The Ink Spots singles chronology
| "I'm Gettin' Sentimental Over You" (1940) | "When the Swallows Come Back to Capistrano" (1940) | "Whispering Grass" (1940) |

= When the Swallows Come Back to Capistrano =

Song written by Leon René

"When the Swallows Come Back to Capistrano" is a song written by Leon René and first recorded by The Ink Spots featuring Bill Kenny in May 1940. The Ink Spots' recording of the song reached No. 4 on the US charts.

==Background==
René wrote the song as a tribute to the annual springtime return of the cliff swallows to Mission San Juan Capistrano in Southern California.

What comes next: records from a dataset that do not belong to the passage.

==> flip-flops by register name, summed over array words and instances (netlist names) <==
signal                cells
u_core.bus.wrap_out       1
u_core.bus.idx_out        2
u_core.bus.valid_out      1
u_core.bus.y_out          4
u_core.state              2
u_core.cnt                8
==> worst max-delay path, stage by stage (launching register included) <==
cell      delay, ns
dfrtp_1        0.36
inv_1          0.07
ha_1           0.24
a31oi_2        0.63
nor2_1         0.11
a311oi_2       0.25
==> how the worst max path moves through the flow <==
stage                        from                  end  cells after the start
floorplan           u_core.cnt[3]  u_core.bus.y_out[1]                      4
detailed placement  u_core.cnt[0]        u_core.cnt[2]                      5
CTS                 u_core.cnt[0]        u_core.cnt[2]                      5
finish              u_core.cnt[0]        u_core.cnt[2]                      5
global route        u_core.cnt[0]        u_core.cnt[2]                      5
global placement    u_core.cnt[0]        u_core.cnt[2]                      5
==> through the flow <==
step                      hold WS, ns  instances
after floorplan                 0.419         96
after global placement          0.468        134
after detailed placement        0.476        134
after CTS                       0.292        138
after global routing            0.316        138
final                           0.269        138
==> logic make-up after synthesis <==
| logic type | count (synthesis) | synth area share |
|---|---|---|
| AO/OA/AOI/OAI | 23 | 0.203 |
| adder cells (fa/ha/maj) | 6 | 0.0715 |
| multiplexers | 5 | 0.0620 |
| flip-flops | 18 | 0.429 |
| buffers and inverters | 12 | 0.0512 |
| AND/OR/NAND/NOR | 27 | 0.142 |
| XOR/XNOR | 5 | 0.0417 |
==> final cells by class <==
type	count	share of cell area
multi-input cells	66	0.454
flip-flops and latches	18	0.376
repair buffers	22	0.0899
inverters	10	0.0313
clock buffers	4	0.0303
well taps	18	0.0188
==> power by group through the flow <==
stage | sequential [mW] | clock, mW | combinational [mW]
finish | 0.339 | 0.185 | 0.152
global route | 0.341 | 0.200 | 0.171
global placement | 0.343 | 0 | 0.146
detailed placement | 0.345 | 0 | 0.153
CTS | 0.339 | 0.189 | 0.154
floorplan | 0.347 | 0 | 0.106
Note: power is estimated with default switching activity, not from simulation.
==> src/rtl/instr_fetch_unit_pkg.sv <==
// -----------------------------------------------------------------------------
// instr_fetch_unit_pkg
//   Shared definitions for the fetch unit and the instruction register side:
//   fetch FSM state encodings and default word/address widths.
// -----------------------------------------------------------------------------
package instr_fetch_unit_pkg;

  localparam int DEF_INSTR_WIDTH = 16;
  localparam int DEF_ADDR_WIDTH  = 8;

  typedef enum logic [1:0] {
    ST_IDLE  = 2'd0,
    ST_ISSUE = 2'd1,
    ST_WAIT  = 2'd2,
    ST_LOAD  = 2'd3
  } fetch_state_t;

endpackage

==> src/rtl/instr_fetch_unit_if.sv <==
// -----------------------------------------------------------------------------
// instr_fetch_unit_if
//   Instruction memory read bus between the fetch unit (master) and the
//   instruction memory (slave).
//   mem_req   : one-cycle read request
//   mem_addr  : read address
//   mem_ack   : read data valid this cycle
//   mem_rdata : read data, valid with mem_ack
// -----------------------------------------------------------------------------
interface instr_fetch_unit_if
  import instr_fetch_unit_pkg::*;
#(
  parameter int INSTR_WIDTH = DEF_INSTR_WIDTH,
  parameter int ADDR_WIDTH  = DEF_ADDR_WIDTH
);

  logic                   mem_req;
  logic [ADDR_WIDTH-1:0]  mem_addr;
  logic                   mem_ack;
  logic [INSTR_WIDTH-1:0] mem_rdata;

  modport master (output mem_req, mem_addr, input  mem_ack, mem_rdata);
  modport slave  (input  mem_req, mem_addr, output mem_ack, mem_rdata);

endinterface
$ cat src/rtl/instr_fetch.sv
// ============================================================================
// instr_fetch
// ----------------------------------------------------------------------------
// Instruction fetch unit. Owns the program counter, drives the instruction ROM
// address, and registers the combinationally returned instruction. Fetched
// instructions go to decode over a valid/ready handshake. Execute may redirect
// the PC at any time with a one-cycle pulse.
//
// Optional feature macro: IFETCH_BOUND_CHK_EN
//   defined   : fetches at PC >= TOTAL_ROM_SIZE raise o_fault and park the
//               unit in FAULT until a redirect or reset.
//   undefined : no bounds check; o_fault is tied 0.
//
// Ports:
//   i_clk        clock, rising edge
//   i_rst_n      asynchronous active-low reset
//   o_rom_addr   ROM word address (current PC)
//   i_rom_instr  ROM data, valid in the same cycle as o_rom_addr
//   o_instr      registered fetched instruction
//   o_pc         address o_instr was fetched from
//   o_valid      o_instr/o_pc hold a live instruction
//   i_ready      decode accepts o_instr this cycle
//   i_redirect   one-cycle pulse: drop in-flight fetch, continue at i_target
//   i_target     redirect address
//   o_fault      out-of-range fetch attempted (bounds-check build only)
// ============================================================================
module instr_fetch #(
    parameter int unsigned             CONTENT_SIZE   = 16,
    parameter int unsigned             INSTRUCT_SIZE  = 32,
    parameter int unsigned             TOTAL_ROM_SIZE = 256,
    parameter logic [CONTENT_SIZE-1:0] RESET_PC       = '0
) (
    input  logic                     i_clk,
    input  logic                     i_rst_n,
    output logic [CONTENT_SIZE-1:0]  o_rom_addr,
    input  logic [INSTRUCT_SIZE-1:0] i_rom_instr,
    output logic [INSTRUCT_SIZE-1:0] o_instr,
    output logic [CONTENT_SIZE-1:0]  o_pc,
    output logic                     o_valid,
    input  logic                     i_ready,
    input  logic                     i_redirect,
    input  logic [CONTENT_SIZE-1:0]  i_target,
    output logic                     o_fault
);

    logic [CONTENT_SIZE-1:0]  pc_q,     pc_d;
    logic [INSTRUCT_SIZE-1:0] instr_q,  instr_d;
    logic [CONTENT_SIZE-1:0]  out_pc_q, out_pc_d;
    logic                     valid_q,  valid_d;
    logic                     advance;

`ifdef IFETCH_BOUND_CHK_EN
    typedef enum logic {
        RUN   = 1'b0,
        FAULT = 1'b1
    } state_e;

    // One extra bit so a ROM size of 2^CONTENT_SIZE is still representable.
    localparam logic [CONTENT_SIZE:0] ROM_LIMIT = (CONTENT_SIZE + 1)'(TOTAL_ROM_SIZE);

    state_e state_q, state_d;
    logic   fault_q, fault_d;
    logic   out_of_range;

    assign out_of_range = {1'b0, pc_q} >= ROM_LIMIT;
`endif

    // Output register is free when empty or being drained this cycle.
    assign advance = !valid_q || i_ready;

    always_comb begin
        // NOTE: every signal gets a hold value first so no path leaves it
        // unassigned; otherwise synthesis infers a latch.
        pc_d     = pc_q;
        instr_d  = instr_q;
        out_pc_d = out_pc_q;
        valid_d  = valid_q;
`ifdef IFETCH_BOUND_CHK_EN
        state_d  = state_q;
        fault_d  = fault_q;
`endif

        if (i_redirect) begin
            // Redirect wins over everything. Whatever is presented is either
            // consumed this cycle by decode or dropped; no capture happens.
            pc_d    = i_target;
            valid_d = 1'b0;
`ifdef IFETCH_BOUND_CHK_EN
            fault_d = 1'b0;
            state_d = RUN;
`endif
        end
`ifdef IFETCH_BOUND_CHK_EN
        else if (state_q == RUN && advance) begin
            if (out_of_range) begin
                valid_d = 1'b0;
                fault_d = 1'b1;
                state_d = FAULT;
            end else begin
                instr_d  = i_rom_instr;
                out_pc_d = pc_q;
                valid_d  = 1'b1;
                pc_d     = pc_q + CONTENT_SIZE'(1);
            end
        end
        // FAULT: hold everything until a redirect arrives.
`else
        else if (advance) begin
            instr_d  = i_rom_instr;
            out_pc_d = pc_q;
            valid_d  = 1'b1;
            pc_d     = pc_q + CONTENT_SIZE'(1);
        end
`endif
    end

    always_ff @(posedge i_clk or negedge i_rst_n) begin
        if (!i_rst_n) begin
            pc_q     <= RESET_PC;
            instr_q  <= '0;
            out_pc_q <= '0;
            valid_q  <= 1'b0;
`ifdef IFETCH_BOUND_CHK_EN
            state_q  <= RUN;
            fault_q  <= 1'b0;
`endif
        end else begin
            // NOTE: non-blocking assignments so every flop samples the
            // pre-edge values, independent of statement order.
            pc_q     <= pc_d;
            instr_q  <= instr_d;
            out_pc_q <= out_pc_d;
            valid_q  <= valid_d;
`ifdef IFETCH_BOUND_CHK_EN
            state_q  <= state_d;
            fault_q  <= fault_d;
`endif
        end
    end

    assign o_rom_addr = pc_q;
    assign o_instr    = instr_q;
    assign o_pc       = out_pc_q;
    assign o_valid    = valid_q;
`ifdef IFETCH_BOUND_CHK_EN
    assign o_fault    = fault_q;
`else
    assign o_fault    = 1'b0;
`endif

endmodule
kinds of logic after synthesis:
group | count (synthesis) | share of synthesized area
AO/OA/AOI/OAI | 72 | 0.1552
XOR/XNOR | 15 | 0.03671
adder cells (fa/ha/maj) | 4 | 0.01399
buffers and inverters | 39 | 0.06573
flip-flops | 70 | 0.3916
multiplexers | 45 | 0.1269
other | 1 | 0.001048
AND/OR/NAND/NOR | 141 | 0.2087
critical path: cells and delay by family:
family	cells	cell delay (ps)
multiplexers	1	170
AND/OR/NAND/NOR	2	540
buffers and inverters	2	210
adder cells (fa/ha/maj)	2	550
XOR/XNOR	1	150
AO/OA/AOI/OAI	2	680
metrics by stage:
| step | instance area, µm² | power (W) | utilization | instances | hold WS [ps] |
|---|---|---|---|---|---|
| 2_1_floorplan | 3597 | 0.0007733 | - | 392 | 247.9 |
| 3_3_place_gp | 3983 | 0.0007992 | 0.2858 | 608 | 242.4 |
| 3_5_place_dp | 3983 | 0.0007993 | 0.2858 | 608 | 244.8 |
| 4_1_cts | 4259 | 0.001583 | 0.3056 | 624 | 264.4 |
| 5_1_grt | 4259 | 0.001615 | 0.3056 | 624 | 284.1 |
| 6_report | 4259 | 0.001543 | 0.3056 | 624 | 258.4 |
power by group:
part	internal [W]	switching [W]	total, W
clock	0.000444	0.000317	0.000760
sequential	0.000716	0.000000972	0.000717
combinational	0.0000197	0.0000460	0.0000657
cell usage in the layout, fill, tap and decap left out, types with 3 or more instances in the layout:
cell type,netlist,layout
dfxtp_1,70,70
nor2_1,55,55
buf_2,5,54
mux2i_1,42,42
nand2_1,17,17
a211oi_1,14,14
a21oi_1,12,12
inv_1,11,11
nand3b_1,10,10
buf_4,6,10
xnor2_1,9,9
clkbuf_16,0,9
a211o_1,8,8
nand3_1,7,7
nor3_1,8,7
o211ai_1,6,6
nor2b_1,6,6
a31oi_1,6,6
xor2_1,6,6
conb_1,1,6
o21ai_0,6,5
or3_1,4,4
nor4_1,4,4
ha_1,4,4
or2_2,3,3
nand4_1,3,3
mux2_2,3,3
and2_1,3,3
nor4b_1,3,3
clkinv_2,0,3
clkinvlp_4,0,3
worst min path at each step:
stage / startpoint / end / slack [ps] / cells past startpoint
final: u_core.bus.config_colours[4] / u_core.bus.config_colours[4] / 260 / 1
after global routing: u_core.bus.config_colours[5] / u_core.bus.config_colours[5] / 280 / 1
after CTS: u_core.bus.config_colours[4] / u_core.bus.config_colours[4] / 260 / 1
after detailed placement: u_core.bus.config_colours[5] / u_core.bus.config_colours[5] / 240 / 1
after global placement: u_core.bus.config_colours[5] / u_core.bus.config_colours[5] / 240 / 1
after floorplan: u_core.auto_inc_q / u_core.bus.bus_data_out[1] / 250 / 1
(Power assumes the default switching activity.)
**src/rtl/servo_pwm_pkg.sv**
```systemverilog
// rtl/servo_pwm_pkg.sv - shared defaults and types for the multi-channel servo PWM
package servo_pwm_pkg;

    localparam int DEF_NUM_CH      = 4;
    localparam int DEF_CNT_W       = 20;
    localparam int DEF_PERIOD      = 1_000_000;
    localparam int DEF_MIN_PULSE   = 75_000;
    localparam int DEF_STEP_CYCLES = 750;
    localparam int DEF_POS_W       = 8;
    localparam int DEF_POS_MAX     = 100;
    localparam int DEF_HOME_POS    = 50;
    localparam int DEF_SLEW        = 2;

    typedef logic [DEF_POS_W-1:0] pos_t;

    // Channel-index width; a single channel still needs one select bit.
    function automatic int ch_width(input int n);
        return (n > 1) ? $clog2(n) : 1;
    endfunction

endpackage

```
**src/rtl/servo_slew_ch.sv**
```systemverilog
// rtl/servo_slew_ch.sv - one servo channel: target, slew-limited position, width, compare
module servo_slew_ch
    import servo_pwm_pkg::*;
#(
    parameter int CNT_W       = DEF_CNT_W,
    parameter int POS_W       = DEF_POS_W,
    parameter int MIN_PULSE   = DEF_MIN_PULSE,
    parameter int STEP_CYCLES = DEF_STEP_CYCLES,
    parameter int HOME_POS    = DEF_HOME_POS,
    parameter int SLEW        = DEF_SLEW
) (
    input  logic             clk,
    input  logic             rst,
    input  logic             en,
    input  logic             wr_en,
    input  logic [POS_W-1:0] wr_pos,
    input  logic             step_en,
    input  logic             load_en,
    input  logic [CNT_W-1:0] cnt,
    output logic             pwm,
    output logic             busy
);

    localparam logic [POS_W-1:0] HOME_V     = POS_W'(HOME_POS);
    localparam logic [POS_W-1:0] SLEW_V     = POS_W'(SLEW);
    localparam logic [CNT_W-1:0] HOME_WIDTH = CNT_W'(MIN_PULSE + HOME_POS * STEP_CYCLES);

    logic [POS_W-1:0] target;
    logic [POS_W-1:0] cur;
    logic [POS_W-1:0] cur_next;
    logic [POS_W-1:0] gap;
    logic [CNT_W-1:0] width;

    assign busy = (cur != target);

    // Next position: move toward target by at most SLEW, or jump when SLEW is 0.
    always_comb begin
        cur_next = cur;
        gap      = '0;
        if (target > cur) begin
            gap      = target - cur;
            cur_next = (SLEW == 0 || gap <= SLEW_V) ? target : cur + SLEW_V;
        end else if (target < cur) begin
            gap      = cur - target;
            cur_next = (SLEW == 0 || gap <= SLEW_V) ? target : cur - SLEW_V;
        end
    end

    // Position/width registers update only at the frame tail, so a pulse never sees a width change.
    always_ff @(posedge clk) begin
        if (rst) begin
            target <= HOME_V;
            cur    <= HOME_V;
            width  <= HOME_WIDTH;
            pwm    <= 1'b0;
        end else begin
            if (wr_en) begin
                target <= wr_pos;
            end
            if (step_en) begin
                cur <= cur_next;
            end
            if (load_en) begin
                width <= CNT_W'(MIN_PULSE) + CNT_W'(cur) * CNT_W'(STEP_CYCLES);
            end
            pwm <= en && (cnt < width);
        end
    end

endmodule

```
**src/rtl/servo_pwm_multi.sv**
```systemverilog
// rtl/servo_pwm_multi.sv - multi-channel servo PWM with shared frame counter and write port
module servo_pwm_multi
    import servo_pwm_pkg::*;
#(
    parameter int NUM_CH        = DEF_NUM_CH,
    parameter int CNT_W         = DEF_CNT_W,
    parameter int PERIOD_CYCLES = DEF_PERIOD,
    parameter int MIN_PULSE     = DEF_MIN_PULSE,
    parameter int STEP_CYCLES   = DEF_STEP_CYCLES,
    parameter int POS_W         = DEF_POS_W,
    parameter int POS_MAX       = DEF_POS_MAX,
    parameter int HOME_POS      = DEF_HOME_POS,
    parameter int SLEW          = DEF_SLEW,
    localparam int CH_W         = ch_width(NUM_CH)
) (
    input  logic              clk,
    input  logic              rst,
    input  logic              en,
    input  logic              wr_valid,
    output logic              wr_ready,
    input  logic [CH_W-1:0]   wr_ch,
    input  logic [POS_W-1:0]  wr_pos,
    output logic              wr_err,
    output logic [NUM_CH-1:0] pwm_out,
    output logic              frame_tick,
    output logic              busy
);

    localparam logic [CNT_W-1:0] CNT_LAST = CNT_W'(PERIOD_CYCLES - 1);
    localparam logic [CNT_W-1:0] CNT_STEP = CNT_W'(PERIOD_CYCLES - 2);
    localparam logic [CH_W:0]    NUM_CH_V = (CH_W + 1)'(NUM_CH);
    localparam logic [POS_W-1:0] POS_MAX_V = POS_W'(POS_MAX);

    logic [CNT_W-1:0]  cnt;
    logic              accept;
    logic              ch_ok;
    logic [POS_W-1:0]  pos_clamped;
    logic              step_en;
    logic              load_en;
    logic [NUM_CH-1:0] ch_wr;
    logic [NUM_CH-1:0] ch_busy;

    assign accept      = wr_valid && wr_ready;
    assign ch_ok       = ({1'b0, wr_ch} < NUM_CH_V);
    assign pos_clamped = (wr_pos > POS_MAX_V) ? POS_MAX_V : wr_pos;
    assign step_en     = en && (cnt == CNT_STEP);
    assign load_en     = en && (cnt == CNT_LAST);

    // One-hot write strobe for the addressed channel; illegal indices strobe nothing.
    always_comb begin
        ch_wr = '0;
        for (int i = 0; i < NUM_CH; i++) begin
            ch_wr[i] = accept && ch_ok && (wr_ch == CH_W'(i));
        end
    end

    // Shared frame counter; disabling parks it at 0 so re-enable starts a fresh frame.
    always_ff @(posedge clk) begin
        if (rst || !en) begin
            cnt <= '0;
        end else if (cnt == CNT_LAST) begin
            cnt <= '0;
        end else begin
            cnt <= cnt + CNT_W'(1);
        end
    end

    // Registered handshake, error pulse, frame tick and aggregate busy.
    always_ff @(posedge clk) begin
        if (rst) begin
            wr_ready   <= 1'b0;
            wr_err     <= 1'b0;
            frame_tick <= 1'b0;
            busy       <= 1'b0;
        end else begin
            wr_ready   <= 1'b1;
            wr_err     <= accept && !ch_ok;
            frame_tick <= en && (cnt == '0);
            busy       <= |ch_busy;
        end
    end

    for (genvar g = 0; g < NUM_CH; g++) begin : g_ch
        servo_slew_ch #(
            .CNT_W       (CNT_W),
            .POS_W       (POS_W),
            .MIN_PULSE   (MIN_PULSE),
            .STEP_CYCLES (STEP_CYCLES),
            .HOME_POS    (HOME_POS),
            .SLEW        (SLEW)
        ) u_ch (
            .clk     (clk),
            .rst     (rst),
            .en      (en),
            .wr_en   (ch_wr[g]),
            .wr_pos  (pos_clamped),
            .step_en (step_en),
            .load_en (load_en),
            .cnt     (cnt),
            .pwm     (pwm_out[g]),
            .busy    (ch_busy[g])
        );
    end

endmodule

```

A glassed-off room in the mission was later designated in René's honor, and displays the upright piano on which he composed the tune, the reception desk from his office, several copies of the song's sheet music and other pieces of furniture, all donated by René's family.

==Other 1940 recordings==
- Also in 1940, a recording by Glenn Miller reached No. 2 the same year.
- Other recordings were made at about the same time by Xavier Cugat and Gene Krupa.

==Later recordings==
The song was later recorded by among many others including: Fred Waring, Guy Lombardo, Billy May and Pat Boone (on the B-side of April Love).